Figure 7: Three-dimensional vortex ring fitting results (a) Vortex ring trajectory of Chevalier [11] (b) Fitting results to the vortex ring trajectory of Figure 5(a).

$\{\begin{array}{l}{f}_z(t)=0.5kt+0.5c+0.1(k-m{\omega }_d)\sin ({\omega }_d.t)+0.1c{\omega }_d\cos (t)\\ {\omega }_d={\omega }_n\sqrt{1-{\xi }^2}\end{array}\text{ (10)}$

$\{\begin{array}{l}x(t)=\frac{2e^{-\xi {\omega }_{n}t}}{\sqrt{1-{\xi }^2}}\sin (2\sqrt{1-{\xi }^2}.t)\\ y(t)=\frac{2e^{-\xi {\omega }_{n}t}}{\sqrt{1-{\xi }^2}}\sin (2\sqrt{1-{\xi }^2}.t+0.5\pi )\\ z(t)=0.5t+0.01\sin (2\sqrt{1-{\xi }^2}.t)\end{array}\text{ (11)}$

Figure 8(a) illustrates the trajectory of a vortex ring in a superfluid, characterized by a closed curve in the xy-plane and exhibiting periodic sinusoidal fluctuations along the z-axis. To capture the dynamics of this vortex ring trajectory, the excitation force described in Equation (12) is employed. By substituting the model from Equation (9), we derive a fitting equation, presented as Equation (13), that aligns with the vortex ring trajectory. The results of this fitting process are depicted in Figure 8(b), where the fitted curves demonstrate trajectory characteristics similar to those of the vortex ring curves shown in Figure 8(a).
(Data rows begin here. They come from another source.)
### src/pkg/cpa_if.sv
/*
  Cyclic image between the scanner end and the driver end. Assumes both
  ends share mclk; the testbench connects both modports.
*/
`timescale 1ns/1ps
interface cpa_if;
  import cpa_pkg::*;
  cpa_word_t out_data_num;
  cpa_word_t out_fixed;
  cpa_word_t out_rd_id;
  cpa_word_t out_wr_req;
  cpa_word_t out_wr_id;
  cpa_dword_t out_wr_data;
  cpa_word_t in_fixed;
  cpa_word_t in_rd_echo;
  cpa_word_t in_status;
  cpa_word_t in_wr_echo;
  cpa_dword_t in_rd_data;
  cpa_mon_t in_mon;
  modport scanner (
    output out_data_num, out_fixed, out_rd_id, out_wr_req, out_wr_id,
    output out_wr_data,
    input in_fixed, in_rd_echo, in_status, in_wr_echo, in_rd_data, in_mon
  );
  modport driver (
    input out_data_num, out_fixed, out_rd_id, out_wr_req, out_wr_id,
    input out_wr_data,
    output in_fixed, in_rd_echo, in_status, in_wr_echo, in_rd_data, in_mon
  );
endinterface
Figure 8: Three-dimensional vortex ring fitting results (a) Vortex ring trajectory of Scheeler [12] (b) Fitting results to the vortex ring trajectory of Figure (6a).
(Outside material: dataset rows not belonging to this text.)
<file path="src/core/clsb_pkg.sv">
// Package with opcodes, flag positions and cycle counts for the load/store/bit unit
package clsb_pkg;
    // Operation codes presented by the decoder
    localparam logic [4:0] OP_NOP = 5'h00;
    localparam logic [4:0] OP_LOAD = 5'h01;
    localparam logic [4:0] OP_LOAD_INC = 5'h02;
    localparam logic [4:0] OP_LOAD_DEC = 5'h03;
    localparam logic [4:0] OP_LOAD_DISP = 5'h04;
    localparam logic [4:0] OP_STORE = 5'h05;
    localparam logic [4:0] OP_STORE_INC = 5'h06;
    localparam logic [4:0] OP_STORE_DEC = 5'h07;
    localparam logic [4:0] OP_STORE_DISP = 5'h08;
    localparam logic [4:0] OP_STORE_DIRECT = 5'h09;
    localparam logic [4:0] OP_PMEM_READ = 5'h0a;
    localparam logic [4:0] OP_PMEM_READ_INC = 5'h0b;
    localparam logic [4:0] OP_PMEM_WRITE = 5'h0c;
    localparam logic [4:0] OP_PMEM_WRITE_INC = 5'h0d;
    localparam logic [4:0] OP_IO_READ = 5'h0e;
    localparam logic [4:0] OP_IO_WRITE = 5'h0f;
    localparam logic [4:0] OP_PUSH = 5'h10;
    localparam logic [4:0] OP_POP = 5'h11;
    localparam logic [4:0] OP_SHIFT_LEFT = 5'h12;
    localparam logic [4:0] OP_ROTATE_LEFT = 5'h13;
    localparam logic [4:0] OP_SHIFT_RIGHT = 5'h14;
    localparam logic [4:0] OP_ROTATE_RIGHT = 5'h15;
    localparam logic [4:0] OP_ARITH_RIGHT = 5'h16;
    localparam logic [4:0] OP_IO_BIT_SET = 5'h17;
    localparam logic [4:0] OP_IO_BIT_CLEAR = 5'h18;
    localparam logic [4:0] OP_COPY_TO_T = 5'h19;
    localparam logic [4:0] OP_COPY_FROM_T = 5'h1a;
    localparam logic [4:0] OP_FLAG_SET = 5'h1b;
    localparam logic [4:0] OP_FLAG_CLEAR = 5'h1c;
    // Flag register bit positions
    localparam int FLAG_C = 0;
    localparam int FLAG_Z = 1;
    localparam int FLAG_N = 2;
    localparam int FLAG_V = 3;
    localparam int FLAG_S = 4;
    localparam int FLAG_H = 5;
    localparam int FLAG_T = 6;
    localparam int FLAG_I = 7;
    localparam logic [7:0] FLAG_RESET = 8'h00;
    localparam logic [7:0] PAGE_EXT_RESET = 8'h00;
    localparam logic [15:0] STACK_RESET = 16'h3fff;
    // Base cycle counts
    localparam logic [2:0] CYC_ONE = 3'h1;
    localparam logic [2:0] CYC_TWO = 3'h2;
    localparam logic [2:0] CYC_PMEM = 3'h3;
    localparam logic [2:0] CYC_SRAM_EXTRA = 3'h1;
    // Internal SRAM window of data space
    localparam logic [15:0] SRAM_BASE = 16'h2000;
    localparam logic [15:0] SRAM_LAST = 16'h3fff;
endpackage : clsb_pkg

</file>
<file path="src/core/clsb_mem_if.sv">
// Interface carrying data-space accesses from the sequencer to the port stage
`timescale 1ns/1ps
`default_nettype none
interface clsb_mem_if;
    logic req;
    logic we;
    logic io;
    logic [15:0] addr;
    logic [7:0] wdata;
    modport src (output req, we, io, addr, wdata);
    modport dst (input req, we, io, addr, wdata);
endinterface : clsb_mem_if
`default_nettype wire

</file>
<file path="src/core/clsb_shift_unit.sv">
// Combinational shift, rotate and bit-copy unit with flag results
`timescale 1ns/1ps
`default_nettype none
module clsb_shift_unit (
    // Operation and operands
    input wire logic [4:0] op_i,
    input wire logic [7:0] val_i,
    input wire logic [2:0] bit_i,
    input wire logic [7:0] flags_i,
    // Results
    output logic [7:0] res_o,
    output logic [7:0] flags_o
);
    logic c_in;
    logic new_c;
    logic [7:0] r;
    logic [7:0] f;
    assign c_in = flags_i[clsb_pkg::FLAG_C];

    // Result byte and flags
    always_comb
    begin
        r = val_i;
        new_c = c_in;
        f = flags_i;
        case (op_i)
            clsb_pkg::OP_SHIFT_LEFT, clsb_pkg::OP_ROTATE_LEFT:
            begin
                r = {val_i[6:0], (op_i == clsb_pkg::OP_ROTATE_LEFT) ? c_in : 1'b0};
                new_c = val_i[7];
                f[clsb_pkg::FLAG_H] = val_i[3];
            end
            clsb_pkg::OP_SHIFT_RIGHT, clsb_pkg::OP_ROTATE_RIGHT:
            begin
                r = {(op_i == clsb_pkg::OP_ROTATE_RIGHT) ? c_in : 1'b0, val_i[7:1]};
                new_c = val_i[0];
            end
            clsb_pkg::OP_ARITH_RIGHT:
            begin
                r = {val_i[7], val_i[7:1]};
                new_c = val_i[0];
            end
            clsb_pkg::OP_COPY_TO_T: f[clsb_pkg::FLAG_T] = val_i[bit_i];
            clsb_pkg::OP_COPY_FROM_T: r[bit_i] = flags_i[clsb_pkg::FLAG_T];
            default: r = val_i;
        endcase
        if (op_i >= clsb_pkg::OP_SHIFT_LEFT && op_i <= clsb_pkg::OP_ARITH_RIGHT)
        begin
            f[clsb_pkg::FLAG_C] = new_c;
            f[clsb_pkg::FLAG_Z] = (r == 8'h00);
            f[clsb_pkg::FLAG_N] = r[7];
            f[clsb_pkg::FLAG_V] = r[7] ^ new_c;
            f[clsb_pkg::FLAG_S] = r[7] ^ r[7] ^ new_c;
        end
        res_o = r;
        flags_o = f;
    end
endmodule : clsb_shift_unit
`default_nettype wire

</file>
<file path="src/core/clsb_mem_port.sv">
// Registered data-space port stage driven through the memory interface
`timescale 1ns/1ps
`default_nettype none
module clsb_mem_port (
    // Clock and reset
    input wire logic clk_sys_i,
    input wire logic rst_b_i,
    // Request from sequencer
    clsb_mem_if.dst req_if,
    // Registered bus outputs
    output logic dmem_req_o,
    output logic dmem_we_o,
    output logic io_req_o,
    output logic io_we_o,
    output logic [15:0] addr_o,
    output logic [7:0] wdata_o
);
    // Registered copy of the request
    always_ff @(posedge clk_sys_i or negedge rst_b_i)
    begin
        if (!rst_b_i)
        begin
            dmem_req_o <= 1'b0;
            dmem_we_o <= 1'b0;
            io_req_o <= 1'b0;
            io_we_o <= 1'b0;
            addr_o <= 16'h0000;
            wdata_o <= 8'h00;
        end
        else
        begin
            dmem_req_o <= req_if.req & ~req_if.io;
            dmem_we_o <= req_if.req & ~req_if.io & req_if.we;
            io_req_o <= req_if.req & req_if.io;
            io_we_o <= req_if.req & req_if.io & req_if.we;
            addr_o <= req_if.addr;
            wdata_o <= req_if.wdata;
        end
    end
endmodule : clsb_mem_port
`default_nettype wire

</file>
<file path="src/core/clsb_core.sv">
// Sequencer for load, store, program memory, I/O, stack, bit and flag operations
`timescale 1ns/1ps
`default_nettype none
// Function
// - pre-decrement load lowers pointer, then reads decremented address; two cycles.
// - plain or post-increment load reads pointer address in one cycle; increment after.
// - displaced load reads pointer plus offset, pointer unchanged, two cycles.
// - direct store writes register to immediate address in two cycles.
// - plain or post-increment store writes at pointer in one cycle; increment after.
// - pre-decrement store lowers pointer then writes there; two cycles.
// - displaced store writes at pointer plus offset, pointer unchanged, two cycles.
// - program memory read takes three cycles; bare form targets low work register.
// - extended read prefixes page extension register to the pointer; also three cycles.
// - program memory write stores high:low work registers; increment form adds two.
// - I/O read and write move one byte in one cycle, flags untouched.
// - push takes one cycle, pop two; no flag changes.
// - left shifts move bit 7 into carry; fill zero or old carry; Z,C,N,V,H.
// - right shifts move bit 0 into carry; fill zero or carry; H untouched.
// - arithmetic right shift keeps sign bit, updates Z,C,N,V in one cycle.
// - I/O bit set or clear completes in one cycle, flags unchanged.
// - bit copy to transfer flag changes it; copy back leaves it.
// - flag set and clear force exactly one flag in one cycle.
// - global interrupt on and off set or clear the interrupt flag.
// - counts assume addresses outside internal SRAM; external accesses wait on ready.
// - loads or stores hitting internal SRAM take one extra cycle.
module clsb_core (
    // Clock and reset
    input wire logic clk_sys_i,
    input wire logic rst_b_i,
    // Decoded instruction
    input wire logic start_i,
    input wire logic [4:0] op_i,
    input wire logic [7:0] reg_val_i,
    input wire logic [15:0] ptr_i,
    input wire logic [15:0] imm_addr_i,
    input wire logic [5:0] disp_i,
    input wire logic [2:0] bit_i,
    input wire logic ext_pmem_i,
    input wire logic bare_pmem_i,
    // Work register values for program memory write
    input wire logic [7:0] low_work_register_i,
    input wire logic [7:0] high_work_register_i,
    input wire logic [7:0] page_ext_i,
    input wire logic page_ext_we_i,
    // Memory responses
    input wire logic [7:0] dmem_rdata_i,
    input wire logic dmem_ready_i,
    input wire logic [7:0] io_rdata_i,
    input wire logic [7:0] pmem_rdata_i,
    input wire logic pmem_write_ack_i,
    // Data and I/O port
    output logic dmem_req_o,
    output logic dmem_we_o,
    output logic io_req_o,
    output logic io_we_o,
    output logic [15:0] addr_o,
    output logic [7:0] wdata_o,
    // Program memory port
    output logic pmem_rd_o,
    output logic pmem_wr_o,
    output logic [23:0] pmem_addr_o,
    output logic [15:0] pmem_wdata_o,
    // Results
    output logic busy_o,
    output logic done_o,
    output logic rd_we_o,
    output logic low_work_we_o,
    output logic [7:0] rd_data_o,
    output logic ptr_we_o,
    output logic [15:0] ptr_o,
    output logic [7:0] flag_register_o,
    output logic [15:0] sp_o
);
    typedef enum logic [1:0] {
        CLSB_IDLE = 2'b00,
        CLSB_WAIT = 2'b01,
        CLSB_PWRITE = 2'b10
    } clsb_state_e;

    clsb_state_e state;
    clsb_state_e next_state;
    logic [2:0] count;
    logic [2:0] next_count;
    logic [4:0] cur_op;
    logic [15:0] cur_addr;
    logic [7:0] cur_val;
    logic [7:0] page_ext;
    logic [7:0] shift_res;
    logic [7:0] shift_flags;
    logic [7:0] io_bit_val;
    logic is_load;
    logic is_store;
    logic is_data;
    logic [15:0] eff_addr;
    logic [2:0] base_cyc;
    logic [2:0] total_cyc;
    logic pmem_wr_op;
    logic last;

    clsb_mem_if mem_if ();

    // Classify by operation
    function automatic logic [2:0] base_cycles(input logic [4:0] op);
        case (op)
            clsb_pkg::OP_LOAD_DEC, clsb_pkg::OP_LOAD_DISP, clsb_pkg::OP_STORE_DEC,
            clsb_pkg::OP_STORE_DISP, clsb_pkg::OP_STORE_DIRECT, clsb_pkg::OP_POP: base_cycles = clsb_pkg::CYC_TWO;
            clsb_pkg::OP_PMEM_READ, clsb_pkg::OP_PMEM_READ_INC: base_cycles = clsb_pkg::CYC_PMEM;
            default: base_cycles = clsb_pkg::CYC_ONE;
        endcase
    endfunction : base_cycles

    function automatic logic in_sram(input logic [15:0] a);
        in_sram = (a >= clsb_pkg::SRAM_BASE) && (a <= clsb_pkg::SRAM_LAST);
    endfunction : in_sram

    // Decoding of the incoming operation
    assign is_load = (op_i >= clsb_pkg::OP_LOAD) && (op_i <= clsb_pkg::OP_LOAD_DISP);
    assign is_store = (op_i >= clsb_pkg::OP_STORE) && (op_i <= clsb_pkg::OP_STORE_DIRECT);
    assign pmem_wr_op = (op_i == clsb_pkg::OP_PMEM_WRITE) || (op_i == clsb_pkg::OP_PMEM_WRITE_INC);
    assign eff_addr = (op_i == clsb_pkg::OP_LOAD_DEC || op_i == clsb_pkg::OP_STORE_DEC) ? ptr_i - 16'h0001 :
                      (op_i == clsb_pkg::OP_LOAD_DISP || op_i == clsb_pkg::OP_STORE_DISP) ? ptr_i + {10'h000, disp_i} :
                      (op_i == clsb_pkg::OP_STORE_DIRECT) ? imm_addr_i :
                      (op_i == clsb_pkg::OP_PUSH) ? sp_o :
                      (op_i == clsb_pkg::OP_POP) ? sp_o + 16'h0001 :
                      (op_i == clsb_pkg::OP_IO_READ || op_i == clsb_pkg::OP_IO_WRITE ||
                       op_i == clsb_pkg::OP_IO_BIT_SET || op_i == clsb_pkg::OP_IO_BIT_CLEAR) ? imm_addr_i :
                      ptr_i;
    assign is_data = is_load || is_store || op_i == clsb_pkg::OP_PUSH || op_i == clsb_pkg::OP_POP;
    assign base_cyc = base_cycles(op_i);
    assign total_cyc = base_cyc + ((is_load || is_store) && in_sram(eff_addr) ? clsb_pkg::CYC_SRAM_EXTRA : 3'h0);
    // Final cycle: count done and, for data-space operations, external ready seen
    // external wait
    assign last = (count == 3'h1) && (dmem_ready_i || !is_data_cur(cur_op));

    function automatic logic is_data_cur(input logic [4:0] op);
        is_data_cur = (op >= clsb_pkg::OP_LOAD && op <= clsb_pkg::OP_STORE_DIRECT) ||
                      op == clsb_pkg::OP_PUSH || op == clsb_pkg::OP_POP;
    endfunction : is_data_cur

    // Shift and bit-copy datapath
    clsb_shift_unit u_shift (
        .op_i(op_i),
        .val_i(reg_val_i),
        .bit_i(bit_i),
        .flags_i(flag_register_o),
        .res_o(shift_res),
        .flags_o(shift_flags)
    );

    assign io_bit_val = (op_i == clsb_pkg::OP_IO_BIT_SET) ? (io_rdata_i | (8'h01 << bit_i)) :
                        (io_rdata_i & ~(8'h01 << bit_i));

    // Request to the port stage
    // I/O read and write
    assign mem_if.req = start_i && !busy_o && (is_data || op_i == clsb_pkg::OP_IO_READ ||
                        op_i == clsb_pkg::OP_IO_WRITE || op_i == clsb_pkg::OP_IO_BIT_SET ||
                        op_i == clsb_pkg::OP_IO_BIT_CLEAR);
    assign mem_if.we = is_store || op_i == clsb_pkg::OP_PUSH || op_i == clsb_pkg::OP_IO_WRITE ||
                       op_i == clsb_pkg::OP_IO_BIT_SET || op_i == clsb_pkg::OP_IO_BIT_CLEAR;
    assign mem_if.io = op_i == clsb_pkg::OP_IO_READ || op_i == clsb_pkg::OP_IO_WRITE ||
                       op_i == clsb_pkg::OP_IO_BIT_SET || op_i == clsb_pkg::OP_IO_BIT_CLEAR;
    assign mem_if.addr = (state == CLSB_IDLE) ? eff_addr : cur_addr;
    assign mem_if.wdata = (op_i == clsb_pkg::OP_IO_BIT_SET || op_i == clsb_pkg::OP_IO_BIT_CLEAR) ?
                          io_bit_val : reg_val_i;

    clsb_mem_port u_port (
        .clk_sys_i(clk_sys_i),
        .rst_b_i(rst_b_i),
        .req_if(mem_if),
        .dmem_req_o(dmem_req_o),
        .dmem_we_o(dmem_we_o),
        .io_req_o(io_req_o),
        .io_we_o(io_we_o),
        .addr_o(addr_o),
        .wdata_o(wdata_o)
    );

    // Next state selection
    always_comb
    begin
        next_state = state;
        next_count = count;
        case (state)
            CLSB_IDLE:
            begin
                if (start_i && pmem_wr_op)
                    next_state = CLSB_PWRITE;
                else if (start_i && (total_cyc > 3'h1 || is_data))
                begin
                    next_state = CLSB_WAIT;
                    next_count = total_cyc;
                end
            end
            CLSB_WAIT:
            begin
                if (last)
                    next_state = CLSB_IDLE;
                else if (count != 3'h1)
                    next_count = count - 3'h1;
            end
            CLSB_PWRITE:
                if (pmem_write_ack_i)
                    next_state = CLSB_IDLE;
            default: next_state = CLSB_IDLE;
        endcase
    end

    // State and captured operation
    always_ff @(posedge clk_sys_i or negedge rst_b_i)
    begin
        if (!rst_b_i)
        begin
            state <= CLSB_IDLE;
            count <= 3'h0;
            cur_op <= clsb_pkg::OP_NOP;
            cur_addr <= 16'h0000;
            cur_val <= 8'h00;
        end
        else
        begin
            state <= next_state;
            count <= next_count;
            if (state == CLSB_IDLE && start_i)
            begin
                cur_op <= op_i;
                cur_addr <= eff_addr;
                cur_val <= reg_val_i;
            end
        end
    end

    // Page extension register, loaded by software writes
    always_ff @(posedge clk_sys_i or negedge rst_b_i)
    begin
        if (!rst_b_i)
            page_ext <= clsb_pkg::PAGE_EXT_RESET;
        else if (page_ext_we_i)
            page_ext <= page_ext_i;
    end

    // Program memory port
    always_ff @(posedge clk_sys_i or negedge rst_b_i)
    begin
        if (!rst_b_i)
        begin
            pmem_rd_o <= 1'b0;
            pmem_wr_o <= 1'b0;
            pmem_addr_o <= 24'h000000;
            pmem_wdata_o <= 16'h0000;
        end
        else
        begin
            pmem_rd_o <= state == CLSB_IDLE && start_i &&
                         (op_i == clsb_pkg::OP_PMEM_READ || op_i == clsb_pkg::OP_PMEM_READ_INC);
            if (state == CLSB_IDLE && start_i)
                pmem_addr_o <= {(ext_pmem_i || pmem_wr_op) ? page_ext : 8'h00, ptr_i};
            if (state == CLSB_IDLE && start_i && pmem_wr_op)
                pmem_wdata_o <= {high_work_register_i, low_work_register_i};
            pmem_wr_o <= next_state == CLSB_PWRITE;
        end
    end

    // Stack pointer
    // push and pop
    always_ff @(posedge clk_sys_i or negedge rst_b_i)
    begin
        if (!rst_b_i)
            sp_o <= clsb_pkg::STACK_RESET;
        else if (state == CLSB_IDLE && start_i && op_i == clsb_pkg::OP_PUSH)
            sp_o <= sp_o - 16'h0001;
        else if (state == CLSB_IDLE && start_i && op_i == clsb_pkg::OP_POP)
            sp_o <= sp_o + 16'h0001;
    end

    // Results, pointer update and flag register
    always_ff @(posedge clk_sys_i or negedge rst_b_i)
    begin
        if (!rst_b_i)
        begin
            busy_o <= 1'b0;
            done_o <= 1'b0;
            rd_we_o <= 1'b0;
            low_work_we_o <= 1'b0;
            rd_data_o <= 8'h00;
            ptr_we_o <= 1'b0;
            ptr_o <= 16'h0000;
            flag_register_o <= clsb_pkg::FLAG_RESET;
        end
        else
        begin
            busy_o <= next_state != CLSB_IDLE;
            done_o <= 1'b0;
            rd_we_o <= 1'b0;
            low_work_we_o <= 1'b0;
            ptr_we_o <= 1'b0;
            if (state == CLSB_IDLE && start_i && next_state == CLSB_IDLE)
            begin
                // Single-cycle operations without a data-space access finish here
                done_o <= 1'b1;
                rd_we_o <= op_i == clsb_pkg::OP_IO_READ || (op_i >= clsb_pkg::OP_SHIFT_LEFT &&
                           op_i <= clsb_pkg::OP_ARITH_RIGHT) || op_i == clsb_pkg::OP_COPY_FROM_T;
                rd_data_o <= (op_i == clsb_pkg::OP_IO_READ) ? io_rdata_i : shift_res;
                flag_register_o <= shift_flags;
                if (op_i == clsb_pkg::OP_FLAG_SET)
                    flag_register_o[bit_i] <= 1'b1;
                else if (op_i == clsb_pkg::OP_FLAG_CLEAR)
                    flag_register_o[bit_i] <= 1'b0;
            end
            else if (state == CLSB_WAIT && last)
            begin
                done_o <= 1'b1;
                rd_we_o <= (cur_op >= clsb_pkg::OP_LOAD && cur_op <= clsb_pkg::OP_LOAD_DISP) ||
                           cur_op == clsb_pkg::OP_POP ||
                           ((cur_op == clsb_pkg::OP_PMEM_READ || cur_op == clsb_pkg::OP_PMEM_READ_INC) && !bare_pmem_i);
                low_work_we_o <= (cur_op == clsb_pkg::OP_PMEM_READ) && bare_pmem_i;
                rd_data_o <= (cur_op == clsb_pkg::OP_PMEM_READ || cur_op == clsb_pkg::OP_PMEM_READ_INC) ?
                             pmem_rdata_i : dmem_rdata_i;
                ptr_we_o <= cur_op == clsb_pkg::OP_LOAD_DEC || cur_op == clsb_pkg::OP_STORE_DEC ||
                            cur_op == clsb_pkg::OP_LOAD_INC || cur_op == clsb_pkg::OP_PMEM_READ_INC ||
                            cur_op == clsb_pkg::OP_STORE_INC;
                ptr_o <= (cur_op == clsb_pkg::OP_LOAD_DEC || cur_op == clsb_pkg::OP_STORE_DEC) ?
                         cur_addr : cur_addr + 16'h0001;
            end
            else if (state == CLSB_PWRITE && pmem_write_ack_i)
            begin
                done_o <= 1'b1;
                ptr_we_o <= cur_op == clsb_pkg::OP_PMEM_WRITE_INC;
                ptr_o <= cur_addr + 16'h0002;
            end
        end
    end
endmodule : clsb_core
`default_nettype wire

</file>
$\{\begin{array}{l}{f}_x(t)=(2k-8m)\sin (2t)+4c\cos (2t)\\ f_y(t)=(2k-8m)\sin (2t)-4c\cos (2t)\\ f_z(t)=(0.1k-40m)\sin (20t)+2c\cos (20t)\end{array}\text{ (12)}$

$\{\begin{array}{l}x(t)=2\sin (2t)\\ y(t)=2\sin (2t+0.5\pi )\\ z(t)=0.1\sin (20t)\end{array}\text{ (13)}$

This underscores the validity and precision of the second-order linear model of vortex rings proposed in this study, suitable for fitting 2D and describing 3D vortex ring trajectories.

Summary

This study introduced a vortex ring linear theory model predicated on a linear mass-spring-damper system. The model effectively characterized the kinematic behavior of two-dimensional vortex rings and was subsequently extended to successfully describe the trajectory characteristics of three-dimensional vortex rings. These findings suggest that a vortex ring model based on a linear mass-spring system can effectively represent the physical behavior of vortex fluids in three-dimensional space. Notably, this model applies to both conventional fluid vortex rings and undamped superfluid vortex rings. This approach significantly simplifies the mathematical modeling of vortex ring characteristics in fluids, thereby broadening the methodological approaches within vortex ring theory and offering substantial value for engineering applications related to fluid properties.